**What the task requires:** Please keep to the lines below from the one with "clock inverters: 7 / 0.670" through the one with "if (m == SPLIT_HALF) fine_of", and restate them word for word, ends included.

**Recorded data:**
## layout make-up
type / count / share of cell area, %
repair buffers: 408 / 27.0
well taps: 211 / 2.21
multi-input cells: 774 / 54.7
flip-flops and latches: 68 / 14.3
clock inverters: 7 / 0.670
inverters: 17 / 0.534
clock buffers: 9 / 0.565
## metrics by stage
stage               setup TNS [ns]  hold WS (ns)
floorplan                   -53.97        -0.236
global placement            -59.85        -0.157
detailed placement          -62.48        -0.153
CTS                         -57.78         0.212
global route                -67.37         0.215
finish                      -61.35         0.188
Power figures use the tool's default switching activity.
$ cat src/rtl/dpwm_pkg.sv
package dpwm_pkg;

  localparam int DUTY_W  = 8;
  localparam int CNT_W   = 8;
  localparam int SUB_W   = 2;
  localparam int POS_W   = CNT_W - 1;

  typedef enum logic {
    SPLIT_QUARTER = 1'b0,
    SPLIT_HALF    = 1'b1
  } split_e;

  // coarse portion of the duty word for a given split
  function automatic logic [POS_W-1:0] coarse_of(input logic [DUTY_W-1:0] d,
                                                  input split_e m);
    if (m == SPLIT_HALF) coarse_of = d[DUTY_W-1:1];
    else                 coarse_of = {1'b0, d[DUTY_W-1:2]};
  endfunction

  // fine (dither) portion of the duty word
  function automatic logic [SUB_W-1:0] fine_of(input logic [DUTY_W-1:0] d,
                                               input split_e m);
    if (m == SPLIT_HALF) fine_of = {1'b0, d[0]};
    else                 fine_of = d[1:0];
  endfunction

  // slice index taken from the shared count
  function automatic logic [SUB_W-1:0] slice_of(input logic [CNT_W-1:0] c,
                                                input split_e m);
    if (m == SPLIT_HALF) slice_of = {1'b0, c[CNT_W-1]};
    else                 slice_of = c[CNT_W-1:CNT_W-2];
  endfunction

  // position inside the slice
  function automatic logic [POS_W-1:0] pos_of(input logic [CNT_W-1:0] c,
                                              input split_e m);
    if (m == SPLIT_HALF) pos_of = c[POS_W-1:0];
    else                 pos_of = {1'b0, c[CNT_W-3:0]};
  endfunction

  // high length of one slice: coarse, plus one while slice < fine
  function automatic logic [POS_W:0] slice_len(input logic [POS_W-1:0] crs,
                                               input logic [SUB_W-1:0] fin,
                                               input logic [SUB_W-1:0] sl);
    slice_len = {1'b0, crs} + ((sl < fin) ? {{POS_W{1'b0}}, 1'b1}
                                          : {(POS_W+1){1'b0}});
  endfunction

endpackage

$ cat src/rtl/dpwm_phase.sv
module dpwm_phase
  import dpwm_pkg::*;
(
  input  logic                 clk,
  input  logic                 rst_n,
  input  logic [CNT_W-1:0]     cnt_i,
  input  logic                 split_i,
  output logic                 cyc_start_o,
  output split_e               mode_eff_o,
  output split_e               mode_q_o,
  output logic [SUB_W-1:0]     slice_o,
  output logic [POS_W-1:0]     pos_o
);

  split_e mode_q;

  assign cyc_start_o = (cnt_i == '0);
  assign mode_eff_o  = cyc_start_o ? split_e'(split_i) : mode_q;
  assign mode_q_o    = mode_q;
  assign slice_o     = slice_of(cnt_i, mode_eff_o);
  assign pos_o       = pos_of(cnt_i, mode_eff_o);

  always_ff @(posedge clk or negedge rst_n) begin
    if (!rst_n)           mode_q <= SPLIT_QUARTER;
    else if (cyc_start_o) mode_q <= split_e'(split_i);
  end

endmodule

$ cat src/rtl/dpwm_slot.sv
module dpwm_slot
  import dpwm_pkg::*;
(
  input  logic                 clk,
  input  logic                 rst_n,
  input  logic                 cyc_start_i,
  input  split_e               mode_i,
  input  logic [SUB_W-1:0]     slice_i,
  input  logic [POS_W-1:0]     pos_i,
  input  logic [DUTY_W-1:0]    duty_i,
  input  logic                 en_i,
  output logic [DUTY_W-1:0]    act_duty_o,
  output logic [DUTY_W-1:0]    hold_o,
  output logic                 pwm_o
);

  logic [DUTY_W-1:0] hold_q;
  logic [POS_W-1:0]  crs;
  logic [SUB_W-1:0]  fin;
  logic [POS_W:0]    len;
  logic              hi;

  assign act_duty_o = cyc_start_i ? duty_i : hold_q;
  assign hold_o     = hold_q;
  assign crs        = coarse_of(act_duty_o, mode_i);
  assign fin        = fine_of(act_duty_o, mode_i);
  assign len        = slice_len(crs, fin, slice_i);
  assign hi         = ({1'b0, pos_i} < len);

  always_ff @(posedge clk or negedge rst_n) begin
    if (!rst_n) begin
      hold_q <= '0;
      pwm_o  <= 1'b0;
    end else begin
      if (cyc_start_i) hold_q <= duty_i;
      pwm_o <= en_i & hi;
    end
  end

endmodule

$ cat src/rtl/dpwm_pair.sv
module dpwm_pair
  import dpwm_pkg::*;
#(
  parameter int N_CH = 2
) (
  input  logic                     clk,
  input  logic                     rst_n,
  input  logic [CNT_W-1:0]         tick_cnt_i,
  input  logic                     split_sel_i,
  input  logic [N_CH-1:0]          chan_en_i,
  input  logic [N_CH*DUTY_W-1:0]   duty_i,
  output logic [N_CH-1:0]          pwm_o
);

  logic                    cyc_start;
  split_e                  mode_eff;
  split_e                  mode_q;
  logic [SUB_W-1:0]        slice_idx;
  logic [POS_W-1:0]        slice_pos;
  logic [N_CH*DUTY_W-1:0]  act_duty;
  logic [N_CH*DUTY_W-1:0]  hold_duty;

  dpwm_phase u_phase (
    .clk         (clk),
    .rst_n       (rst_n),
    .cnt_i       (tick_cnt_i),
    .split_i     (split_sel_i),
    .cyc_start_o (cyc_start),
    .mode_eff_o  (mode_eff),
    .mode_q_o    (mode_q),
    .slice_o     (slice_idx),
    .pos_o       (slice_pos)
  );

  for (genvar c = 0; c < N_CH; c++) begin : g_ch
    dpwm_slot u_slot (
      .clk         (clk),
      .rst_n       (rst_n),
      .cyc_start_i (cyc_start),
      .mode_i      (mode_eff),
      .slice_i     (slice_idx),
      .pos_i       (slice_pos),
      .duty_i      (duty_i[c*DUTY_W +: DUTY_W]),
      .en_i        (chan_en_i[c]),
      .act_duty_o  (act_duty[c*DUTY_W +: DUTY_W]),
      .hold_o      (hold_duty[c*DUTY_W +: DUTY_W]),
      .pwm_o       (pwm_o[c])
    );
  end

endmodule

$ cat config.mk
export PLATFORM = sky130hd
export DESIGN_NAME = dpwm_pair
export DESIGN_NICKNAME = d
export VERILOG_FILES = /design/src/rtl/dpwm_pkg.sv /design/src/rtl/dpwm_phase.sv /design/src/rtl/dpwm_slot.sv /design/src/rtl/dpwm_pair.sv
export SDC_FILE = /design/constraint.sdc
export NUM_CORES = 1
export LEC_CHECK = 0
export BUFFER_PORTS_ARGS = -buffer_cell sky130_fd_sc_hd__buf_2
export CORE_MARGIN = 2
export CORE_UTILIZATION = 42
export CTS_CLUSTER_SIZE = 14
export DETAILED_ROUTE_END_ITERATION = 12
export PLACE_DENSITY_LB_ADDON = 0.05
export SLEW_MARGIN = 20
export SYNTH_ARGS = -nofsm -noshare
export SYNTH_HDL_FRONTEND = slang
export SYNTH_SLANG_ARGS = --single-unit
$ cat constraint.sdc
create_clock -name clk -period 8.8 [get_ports clk]
set_clock_uncertainty 0.15 [all_clocks]
set_input_delay 0.88 -clock clk [delete_from_list [all_inputs] [get_ports clk]]
set_output_delay 0.88 -clock clk [all_outputs]
set_load 0.01 [all_outputs]
## src/rtl/prime_bank_mapper.sv

```systemverilog
module prime_bank_mapper #(
  parameter int BANK_K     = 2,
  parameter int DEPTH_LOG2 = 3,
  parameter int DATA_W     = 16,
  parameter int BUSY_CYC   = 10,
  localparam int BANKS     = (1 << BANK_K) - 1,
  localparam int DEPTH     = 1 << DEPTH_LOG2,
  localparam int CAP       = BANKS * DEPTH,
  localparam int AW        = $clog2(CAP)
) (
  input  logic                  clk,
  input  logic                  rst_n,
  input  logic                  req_valid,
  input  logic                  req_write,
  input  logic [AW-1:0]         req_addr,
  input  logic [DATA_W-1:0]     req_wdata,
  output logic                  req_ready,
  output logic                  req_err,
  output logic [BANKS-1:0]      bank_en,
  output logic [DEPTH_LOG2-1:0] bank_addr,
  output logic                  rsp_valid,
  output logic [BANK_K-1:0]     rsp_bank,
  output logic [DATA_W-1:0]     rsp_rdata
);
  localparam int CW = $clog2(BUSY_CYC + 1);
  localparam int SW = AW + 2;
  localparam int NB2 = 1 << BANK_K;
  localparam logic [SW-1:0] KMASK = SW'(NB2 - 1);
  localparam logic [AW:0] CAP_V = (AW + 1)'(CAP);

  // residue modulo 2^k-1: k-bit slices are summed, since 2^k is 1 modulo the count
  function automatic logic [BANK_K-1:0] fold_mod(input logic [AW-1:0] a);
    logic [SW-1:0] s;
    s = {2'b00, a};
    for (int i = 0; i < AW; i++) s = (s & KMASK) + (s >> BANK_K);
    if (s == KMASK) s = '0;
    return s[BANK_K-1:0];
  endfunction

  logic [BANK_K-1:0]     tgt_bank;
  logic [DEPTH_LOG2-1:0] tgt_off;
  logic                  in_range, accept;
  logic [NB2-1:0]        busy_v, done_v;
  logic [CW-1:0]         cnt_q [BANKS];
  logic [DEPTH_LOG2-1:0] off_q [BANKS];
  logic [DATA_W-1:0]     mem_q [BANKS][DEPTH];
  logic [BANK_K-1:0]     done_idx;

  assign tgt_bank  = fold_mod(req_addr);
  assign tgt_off   = req_addr[DEPTH_LOG2-1:0];
  assign in_range  = {1'b0, req_addr} < CAP_V;
  assign req_ready = !in_range || !busy_v[tgt_bank];
  assign accept    = req_valid && req_ready && in_range;

  assign busy_v[NB2-1] = 1'b0;
  assign done_v[NB2-1] = 1'b0;

  for (genvar g = 0; g < BANKS; g++) begin : g_bank
    assign busy_v[g] = cnt_q[g] != '0;
    assign done_v[g] = cnt_q[g] == CW'(1);

    a_r5_en_loads_timer: assert property (@(posedge clk) disable iff (!rst_n)
      bank_en[g] |-> cnt_q[g] == CW'(BUSY_CYC));
    a_r7_no_back_to_back: assert property (@(posedge clk) disable iff (!rst_n)
      bank_en[g] |=> !bank_en[g]);
    a_r7_timer_bound: assert property (@(posedge clk) disable iff (!rst_n)
      cnt_q[g] <= CW'(BUSY_CYC));
  end

  always_ff @(posedge clk or negedge rst_n) begin
    if (!rst_n) begin
      for (int b = 0; b < BANKS; b++) begin
        cnt_q[b] <= '0;
        off_q[b] <= '0;
      end
    end else begin
      for (int b = 0; b < BANKS; b++) begin
        if (accept && tgt_bank == BANK_K'(b)) begin
          cnt_q[b] <= CW'(BUSY_CYC);
          off_q[b] <= tgt_off;
        end else if (busy_v[b]) begin
          cnt_q[b] <= cnt_q[b] - CW'(1);
        end
      end
    end
  end

  always_ff @(posedge clk or negedge rst_n) begin
    if (!rst_n) begin
      for (int b = 0; b < BANKS; b++)
        for (int w = 0; w < DEPTH; w++) mem_q[b][w] <= '0;
    end else if (accept && req_write) begin
      mem_q[tgt_bank][tgt_off] <= req_wdata;
    end
  end

  always_comb begin
    done_idx = '0;
    for (int b = 0; b < BANKS; b++)
      if (done_v[b]) done_idx = BANK_K'(b);
  end

  always_ff @(posedge clk or negedge rst_n) begin
    if (!rst_n) begin
      bank_en   <= '0;
      bank_addr <= '0;
      req_err   <= 1'b0;
      rsp_valid <= 1'b0;
      rsp_bank  <= '0;
      rsp_rdata <= '0;
    end else begin
      bank_en   <= accept ? (BANKS'(1) << tgt_bank) : '0;
      if (accept) bank_addr <= tgt_off;
      req_err   <= req_valid && !in_range;
      rsp_valid <= |done_v;
      if (|done_v) begin
        rsp_bank  <= done_idx;
        rsp_rdata <= mem_q[done_idx][off_q[done_idx]];
      end
    end
  end

  a_r5_onehot_en: assert property (@(posedge clk) disable iff (!rst_n)
    $onehot0(bank_en));
  a_r4_err_no_en: assert property (@(posedge clk) disable iff (!rst_n)
    req_err |-> bank_en == '0);
  a_r6_rsp_bank_free: assert property (@(posedge clk) disable iff (!rst_n)
    rsp_valid |-> !busy_v[rsp_bank]);
  a_r1_rsp_bank_range: assert property (@(posedge clk) disable iff (!rst_n)
    rsp_valid |-> 32'(rsp_bank) < BANKS);
endmodule

```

**Answer space:**
clock inverters: 7 / 0.670
inverters: 17 / 0.534
clock buffers: 9 / 0.565
## metrics by stage
stage               setup TNS [ns]  hold WS (ns)
floorplan                   -53.97        -0.236
global placement            -59.85        -0.157
detailed placement          -62.48        -0.153
CTS                         -57.78         0.212
global route                -67.37         0.215
finish                      -61.35         0.188
Power figures use the tool's default switching activity.
$ cat src/rtl/dpwm_pkg.sv
package dpwm_pkg;

  localparam int DUTY_W  = 8;
  localparam int CNT_W   = 8;
  localparam int SUB_W   = 2;
  localparam int POS_W   = CNT_W - 1;

  typedef enum logic {
    SPLIT_QUARTER = 1'b0,
    SPLIT_HALF    = 1'b1
  } split_e;

  // coarse portion of the duty word for a given split
  function automatic logic [POS_W-1:0] coarse_of(input logic [DUTY_W-1:0] d,
                                                  input split_e m);
    if (m == SPLIT_HALF) coarse_of = d[DUTY_W-1:1];
    else                 coarse_of = {1'b0, d[DUTY_W-1:2]};
  endfunction

  // fine (dither) portion of the duty word
  function automatic logic [SUB_W-1:0] fine_of(input logic [DUTY_W-1:0] d,
                                               input split_e m);
    if (m == SPLIT_HALF) fine_of = {1'b0, d[0]};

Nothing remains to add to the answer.